85. GEORGE BERNARD SHAW. MAN AND SUPERMAN.

Mr. Shaw has found his role and his occupation very happily cut out for him in the unfailing stupidity, not untouched by a sense of humor, of our Anglo-Saxon democracy in England and America. In Germany, too, there seems naïveté and simplicity enough to be still entertained by these mischievously whimsical and yet portentously moral comedies. It appears however that the civilization for which Rabelais and Voltaire wrote, is less willing to acclaim as an extraordinary genius one who has the wit to pierce with a bodkin the idolatries and illusions of such pathetically simple people.
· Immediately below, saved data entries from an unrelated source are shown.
==> amber: inputs <==
==> flow/design.v <==
module i16_mul(
    input signed [15:0] A,
    input signed [15:0] B,
    output signed [31:0] P
);
assign P = A * B;
endmodule
module i18_mul(
    input signed [17:0] A,
    input signed [15:0] B_coef,
    output signed [33:0] P
);
assign P = A * B_coef;
endmodule
module i36_acc(
    input signed [33:0] A,
    input signed [31:0] B,
    input signed [35:0] _Z,
    output signed [35:0] S
);
wire signed [35:0] A_ext = {{2{A[33]}}, A};
wire signed [35:0] B_ext = {{4{B[31]}}, B};
assign S = A_ext + B_ext + _Z;
endmodule
module i36_delay(
    input CLK,
    input RST,
    input signed [35:0] STORE,
    output reg signed [35:0] READ
);
always @ (posedge CLK, negedge RST) begin
    if (!RST) begin
        READ <= 0;
    end else begin
        READ <= STORE;
    end
end
endmodule
module i36_trunc(
    input signed [35:0] A,
    output reg signed [15:0] B_sat,
    output reg signed [17:0] B
);
wire signed [35:0] shifted_inter = (A >>> 14);
wire signed [21:0] shifted = shifted_inter[21:0];
always @(*) begin
    B = $signed(shifted[17:0]);
    if (shifted > 22'sd32767) B_sat = 16'sd32767;
    else if (shifted < -22'sd32768) B_sat = -16'sd32768;
    else B_sat = $signed(shifted[15:0]);
end
endmodule
module i16_biquad(
    input CLK, RST,
    input unsigned [15:0] A,
    output signed [15:0] B,
    input signed [15:0] b_0,
    input signed [15:0] b_1,
    input signed [15:0] b_2,
    input signed [15:0] a_1,
    input signed [15:0] a_2
);
wire signed [17:0] feedback;
wire signed [31:0] P_b0;
wire signed [31:0] P_b1;
wire signed [31:0] P_b2;
wire signed [33:0] P_a1;
wire signed [33:0] P_a2;
wire signed [35:0] S_0;
wire signed [35:0] S_1;
wire signed [35:0] S_2;
wire signed [35:0] Z_0;
wire signed [35:0] Z_1;
i16_mul mul_b0(
    .A(A),
    .B(b_0),
    .P(P_b0)
);
i16_mul mul_b1(
    .A(A),
    .B(b_1),
    .P(P_b1)
);
i16_mul mul_b2(
    .A(A),
    .B(b_2),
    .P(P_b2)
);
i18_mul mul_a1(
    .A(feedback),
    .B_coef(a_1),
    .P(P_a1)
);
i18_mul mul_a2(
    .A(feedback),
    .B_coef(a_2),
    .P(P_a2)
);
i36_acc ACC_0(
    .A(P_a2),
    .B(P_b2),
    ._Z(36'sd0),
    .S(S_0)
);
i36_acc ACC_1(
    .A(P_a1),
    .B(P_b1),
    ._Z(Z_0),
    .S(S_1)
);
i36_acc ACC_2(
    .A(34'sd0),
    .B(P_b0),
    ._Z(Z_1),
    .S(S_2)
);
i36_delay DELAY_0(
    .CLK(CLK),
    .RST(RST),
    .STORE(S_0),
    .READ(Z_0)
);
i36_delay DELAY_1(
    .CLK(CLK),
    .RST(RST),
    .STORE(S_1),
    .READ(Z_1)
);
i36_trunc OUT(
    .A(S_2),
    .B(feedback),
    .B_sat(B)
);
endmodule
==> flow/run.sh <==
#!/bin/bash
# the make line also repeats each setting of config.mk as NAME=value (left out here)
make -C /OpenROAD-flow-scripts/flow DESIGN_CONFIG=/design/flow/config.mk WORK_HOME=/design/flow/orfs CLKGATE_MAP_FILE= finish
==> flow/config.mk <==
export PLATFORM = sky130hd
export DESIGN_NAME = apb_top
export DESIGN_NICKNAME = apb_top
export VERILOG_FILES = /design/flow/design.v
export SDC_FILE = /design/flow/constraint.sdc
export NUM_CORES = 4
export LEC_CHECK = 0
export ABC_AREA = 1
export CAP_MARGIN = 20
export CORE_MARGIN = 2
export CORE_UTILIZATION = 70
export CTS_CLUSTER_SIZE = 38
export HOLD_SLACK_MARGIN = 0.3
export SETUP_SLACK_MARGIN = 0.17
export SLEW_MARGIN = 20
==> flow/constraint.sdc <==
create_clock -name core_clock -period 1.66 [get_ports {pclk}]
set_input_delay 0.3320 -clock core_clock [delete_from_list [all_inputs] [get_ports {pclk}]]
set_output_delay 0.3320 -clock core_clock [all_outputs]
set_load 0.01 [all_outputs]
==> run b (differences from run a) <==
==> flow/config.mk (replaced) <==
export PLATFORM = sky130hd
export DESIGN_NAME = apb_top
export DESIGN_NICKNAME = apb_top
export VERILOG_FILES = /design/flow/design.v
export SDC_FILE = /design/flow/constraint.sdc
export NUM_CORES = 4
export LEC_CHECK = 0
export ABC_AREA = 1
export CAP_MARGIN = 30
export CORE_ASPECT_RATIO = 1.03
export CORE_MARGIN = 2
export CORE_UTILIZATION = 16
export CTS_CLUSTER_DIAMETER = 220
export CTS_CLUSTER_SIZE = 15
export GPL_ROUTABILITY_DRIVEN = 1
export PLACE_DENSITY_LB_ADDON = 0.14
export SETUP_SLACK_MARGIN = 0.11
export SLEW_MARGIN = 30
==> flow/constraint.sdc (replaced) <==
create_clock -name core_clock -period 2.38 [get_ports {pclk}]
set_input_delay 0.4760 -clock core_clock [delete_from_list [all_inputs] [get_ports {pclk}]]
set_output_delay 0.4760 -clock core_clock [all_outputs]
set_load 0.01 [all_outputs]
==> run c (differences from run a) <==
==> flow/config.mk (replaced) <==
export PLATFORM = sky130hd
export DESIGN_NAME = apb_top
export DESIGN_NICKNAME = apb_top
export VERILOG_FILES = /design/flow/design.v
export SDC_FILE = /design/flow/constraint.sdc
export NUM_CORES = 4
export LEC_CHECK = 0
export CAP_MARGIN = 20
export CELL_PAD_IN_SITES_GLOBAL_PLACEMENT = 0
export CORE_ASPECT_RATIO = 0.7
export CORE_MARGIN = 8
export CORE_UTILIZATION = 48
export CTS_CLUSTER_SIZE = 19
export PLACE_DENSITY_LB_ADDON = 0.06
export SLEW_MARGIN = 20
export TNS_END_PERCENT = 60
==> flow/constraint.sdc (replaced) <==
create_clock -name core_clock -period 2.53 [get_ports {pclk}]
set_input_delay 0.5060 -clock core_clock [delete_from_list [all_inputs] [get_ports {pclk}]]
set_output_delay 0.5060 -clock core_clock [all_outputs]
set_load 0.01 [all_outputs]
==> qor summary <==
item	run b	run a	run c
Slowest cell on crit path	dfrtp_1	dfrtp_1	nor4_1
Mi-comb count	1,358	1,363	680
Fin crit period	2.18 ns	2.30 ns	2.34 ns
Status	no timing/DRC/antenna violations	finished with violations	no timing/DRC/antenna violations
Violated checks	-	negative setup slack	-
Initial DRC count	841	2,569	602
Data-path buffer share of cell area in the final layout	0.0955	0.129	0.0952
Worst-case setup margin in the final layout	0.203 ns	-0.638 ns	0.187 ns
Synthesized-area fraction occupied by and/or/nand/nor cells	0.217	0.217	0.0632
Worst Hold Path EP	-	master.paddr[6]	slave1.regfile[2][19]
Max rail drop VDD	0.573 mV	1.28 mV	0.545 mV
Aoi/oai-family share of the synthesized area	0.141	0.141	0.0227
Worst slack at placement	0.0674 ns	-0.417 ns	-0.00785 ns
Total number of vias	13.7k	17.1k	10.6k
Bernard Shaw takes the Universe very seriously. By calling it the Life-Force he permits himself to address it in that heroic vein reserved, among more ordinary intelligencies, for anthropomorphic deities. Bernard Shaw's sense of the comic draws its spirit from the contrast between clever people and stupid people, and seems to appear at its best when engaged in upsetting the pseudo-historical, pseudo-philosophical illusions of Anglo-Saxons, in charmingly ridiculous pantomimes, which the redeeming humor of that patient race has just intelligence enough thoroughly to enjoy.

If he were himself less moralistically earnest the spice of the jest would disappear. His humor is not universal humor. It is topical humor; and topical humor derives its point from moral contrast,—the contrast in this case between the virtue of Mr. Shaw and the vices of modern society.

"Man and Superman" is undoubtedly his most interesting work from a philosophical point of view, but his later plays—such bewitching farces as "Fanny's First Play," "Androcles," and "Pygmalion"—seem to express more completely than anything else that rollicking combative roguishness which is his most characteristic quality.